The other aspect of transportation, the airport, rules because whether you are departing or arriving, you are going to breeze through that place in under ten minutes. On my flight back to CO I made it from the front door of the airport, through security, and to my gate in under five minutes.
Entertainment
Beaches/Snorkeling
Personally I have never been to beaches like those in Guam. The water in Tumon Bay is crystal clear and calm, with white sand beaches. We spent a lot of time just in our most direct area of Tumon Beach, and then went snorkeling in Ypao beach as well. The variety of fish and ease of access was incredible. This would be an endless source of free entertainment and exercise as a full time resident, but it seems most residents rarely go to the beach.

Night Markets
The night markets were a hit for our family, and there are several to choose from. They are entertaining just to walk around and people watch, but they also offer food, activities, and shopping. If we lived in Guam the Tumon Night Market and the Wednesday Night Chamorro Village Market would be on our recurring list of activities.

Natural Attractions
There are many great and free natural attractions on the island away from the shore, adding to Guam’s long list of free or near free entertainment activities. While the island is expensive overall, great outdoor fun does not add to that cost. It was the one budget line that stood out as a savings over CO and even every other place we’ll visit this year.
We visited the Inajaran Natural Pools, which is a natural tide pool that has some nice finishing touches built around it. This includes a diving board, covered picnic areas, walkways, and an ocean overlook platform. We had a great time swimming around in this and pretending to be dead bodies floating in the stream.

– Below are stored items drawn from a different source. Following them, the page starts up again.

==> flow/run.sh <==
#!/bin/bash
# the make line also repeats each setting of config.mk as NAME=value (left out here)
make -C /OpenROAD-flow-scripts/flow DESIGN_CONFIG=/design/flow/config.mk WORK_HOME=/design/flow/orfs CLKGATE_MAP_FILE= finish
==> flow/config.mk <==
export PLATFORM = sky130hd
export DESIGN_NAME = catTrap
export DESIGN_NICKNAME = catTrap
export VERILOG_FILES = /design/flow/design.v
export SDC_FILE = /design/flow/constraint.sdc
export NUM_CORES = 4
export LEC_CHECK = 0
export CAP_MARGIN = 0
export CELL_PAD_IN_SITES_GLOBAL_PLACEMENT = 0
export CORE_ASPECT_RATIO = 0.64
export CORE_MARGIN = 2
export CORE_UTILIZATION = 65
export CTS_CLUSTER_SIZE = 98
export GPL_ROUTABILITY_DRIVEN = 0
export MAX_ROUTING_LAYER = met4
export MIN_ROUTING_LAYER = met2
export SETUP_SLACK_MARGIN = 1.14
export SLEW_MARGIN = 20
export TNS_END_PERCENT = 85
==> flow/constraint.sdc <==
create_clock -name core_clock -period 10.0 [get_ports {Clk}]
set_input_delay 2.0000 -clock core_clock [delete_from_list [all_inputs] [get_ports {Clk}]]
set_output_delay 2.0000 -clock core_clock [all_outputs]
set_load 0.01 [all_outputs]
==> inputs of 09-28 <==
// calculator
module calculator (input CLOCK_50,
							input RESET,
							input KEYPRESSED,
							input [3:0] KEYCODE,
							input [3:0] KEY,
							output [0:6] HEX0, HEX1, HEX2, HEX3, HEX4, HEX5, HEX6, HEX7
							);
		wire clockmain = CLOCK_50;
		wire rst = RESET;
		wire [3:0] keycode = KEYCODE;
		wire keystrobe;
		wire load_A, load_B;
		wire bksp_A, bksp_B;
		posedgetrigger keypressedge (.clock(clockmain), .rst(rst), .signal(KEYPRESSED), .strobe(keystrobe));
		wire dig_strobe, reset_strobe, ex_strobe, op_strobe, sub_strobe;
		wire [3:0] dig_code;
		wire [1:0] op_code;
		inputhandler keypad (
			.keystrobe(keystrobe),
			.keycode(keycode),
			.dig_strobe(dig_strobe),
			.reset_strobe(reset_strobe),
			.ex_strobe(ex_strobe),
			.op_strobe(op_strobe),
			.sub_strobe(sub_strobe),
			.dig_code(dig_code),
			.op_code(op_code)
		);
		wire bksp_strobe, MS_strobe, MR_strobe, MC_strobe;
		PBhandler PB (
			.KEY(KEY),
			.clock(clockmain),
			.rst(rst),
			.bksp_strobe(bksp_strobe),
			.MS_strobe(MS_strobe),
			.MR_strobe(MR_strobe),
			.MC_strobe(MC_strobe)
		);
		wire [1:0] display_select;
		wire load_op, reset_state, execute, load_A_mem, load_B_mem, load_mem, clear_mem;
		control FSM (
			.dig_in(dig_strobe),
			.reset_in(reset_strobe),
			.ex_in(ex_strobe),
			.op_in(op_strobe),
			.bksp_in(bksp_strobe),
			.MS_in(MS_strobe),
			.MR_in(MR_strobe),
			.MC_in(MC_strobe),
			.sub_in(sub_strobe),
			.clock(clockmain),
			.rst(rst),
  ...
==> flow/config.mk <==
export PLATFORM = sky130hd
export DESIGN_NAME = calculator
export DESIGN_NICKNAME = calculator
export VERILOG_FILES = /design/flow/design.v
export SDC_FILE = /design/flow/constraint.sdc
export NUM_CORES = 4
export LEC_CHECK = 0
export ABC_AREA = 1
export CAP_MARGIN = 10
export CELL_PAD_IN_SITES_GLOBAL_PLACEMENT = 3
export CORE_MARGIN = 3
export CORE_UTILIZATION = 19
export CTS_CLUSTER_DIAMETER = 53
export GPL_TIMING_DRIVEN = 1
export PLACE_DENSITY_LB_ADDON = 0.12
export SETUP_SLACK_MARGIN = 5.0
export SLEW_MARGIN = 0
export TNS_END_PERCENT = 70
==> flow/constraint.sdc <==
create_clock -name core_clock -period 58.1 [get_ports {CLOCK_50}]
set_input_delay 11.6200 -clock core_clock [delete_from_list [all_inputs] [get_ports {CLOCK_50}]]
set_output_delay 11.6200 -clock core_clock [all_outputs]
set_load 0.01 [all_outputs]
run.sh (not shown) runs the stock make flow with config.mk's settings and CLKGATE_MAP_FILE=.
==> inputs of 02-03, as changes to 09-28 <==
==> flow/config.mk (replaced) <==
export PLATFORM = sky130hd
export DESIGN_NAME = calculator
export DESIGN_NICKNAME = calculator
export VERILOG_FILES = /design/flow/design.v
export SDC_FILE = /design/flow/constraint.sdc
export NUM_CORES = 4
export LEC_CHECK = 0
export ABC_AREA = 1
export CAP_MARGIN = 40
export CELL_PAD_IN_SITES_GLOBAL_PLACEMENT = 0
export CORE_MARGIN = 2
export CORE_UTILIZATION = 70
export CTS_CLUSTER_DIAMETER = 53
export PLACE_DENSITY = 0.48
export SETUP_SLACK_MARGIN = 5.0
export SLEW_MARGIN = 0
export TNS_END_PERCENT = 5
==> flow/constraint.sdc (replaced) <==
create_clock -name core_clock -period 68.8 [get_ports {CLOCK_50}]
set_input_delay 13.7600 -clock core_clock [delete_from_list [all_inputs] [get_ports {CLOCK_50}]]
set_output_delay 13.7600 -clock core_clock [all_outputs]
set_load 0.01 [all_outputs]
==> reports/qor.csv <==
metric;value;unit
syn2layout_area_growth;12.6;%
status;no timing/DRC/antenna violations;
holdPathEnd;operand_B.bcdreg[29];
[end of results for 09-28]
==> reports/qor.csv <==
metric;value;unit
syn2layout_area_growth;4.96;%
clk_latency;0.59;ns
dpl_cell_area;52300;um2
adder_share;17.7;%
clk_path_buf_depth;3;
edf_count;45;
status;no timing/DRC/antenna violations;
holdPathEnd;operand_B.bcdreg[23];
[end of results for 02-03]

==> inputs of xenon <==
calculator again, from the RTL that the note above started with.
make LEC_CHECK=0 ABC_AREA=1 CAP_MARGIN=0 CORE_MARGIN=2 CORE_UTILIZATION=72 CTS_CLUSTER_DIAMETER=256 MAX_ROUTING_LAYER=met4 SETUP_SLACK_MARGIN=3.58 SLEW_MARGIN=20 finish   # period 28.6 ns
==> delta: changes against xenon <==
Settings changed: CAP_MARGIN 0 to 20, CORE_UTILIZATION 72 to 66, CTS_CLUSTER_DIAMETER 256 to not set, CTS_CLUSTER_SIZE set to 95, MAX_ROUTING_LAYER met4 to not set, SETUP_SLACK_MARGIN 3.58 to not set.
==> flow/constraint.sdc (replaced) <==
create_clock -name core_clock -period 71.7 [get_ports {CLOCK_50}]
set_input_delay 14.3400 -clock core_clock [delete_from_list [all_inputs] [get_ports {CLOCK_50}]]
set_output_delay 14.3400 -clock core_clock [all_outputs]
set_load 0.01 [all_outputs]
==> notes <==
delta completed with no timing, DRC or antenna violations. xenon died in global routing (5_1_grt), error GRT-0232. Synthesized area is the same in delta and xenon. Against delta, the die area of xenon is lower by about 8%. In synthesized cell count, xenon and delta do not differ.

For me, the top outdoor attraction we visited was Tarzan Falls. Getting there was a muddy hike of 1.5 miles, and you are rewarded with a very picturesque waterfall. It’s a natural beauty that most people will not put the effort into seeing.

Mall and Mall Events
We went to a couple different malls on Guam and both were pretty nice. The one we went to most frequently, and I think the most popular mall, is the Micronesia Mall. It’s pretty much like malls we’re used to back in CO with a food court, variety of stores, and a movie theater. While we were in Guam they had trick or treating at the Micronesia Mall. The turnout was incredible, and the kids went around to all the stores getting candy. It’s a little sanitized for how we and our kids grew up going house to house in the dark, but still a nice option for those looking for something sanitized.

Cleanliness
Before going to Guam I heard a lot of horror stories about how trashed the island is. I mean this in terms of people dumping trash and large items along the roadside. I didn’t observe this almost at all, and we drove around the whole island. We did see a couple abandoned cars tucked back on lesser used roads going to beaches or trails, but this was not widespread. I think the issue of trash is overblown, or maybe the Guam government has since addressed the problem.
Favorite Village
Tumon Bay is where we stayed, and it was great. I wouldn’t mind living out of Tumon Bay, however it’s not my favorite village.
We drove to the southeast part of the island a couple times going to the natural pools and to Talo’fo’fo’ Falls. Both times I was blown away by how pretty the area around Inalahan was. The road edges were manicured, there was zero trash, and it felt like driving through utopia. Just based on looking at the area as we drove through, it’s the spot I would look at first if buying a house on the island.
Summary
We loved our time on Guam and felt so at home there that we extended our stay for nine additional days. I would be very content living there full time, and I think the memories of it will grow in our mind and give us the itch to eventually go back. It doesn’t hurt that Japan is also so near Guam, making a good two-for-one opportunity.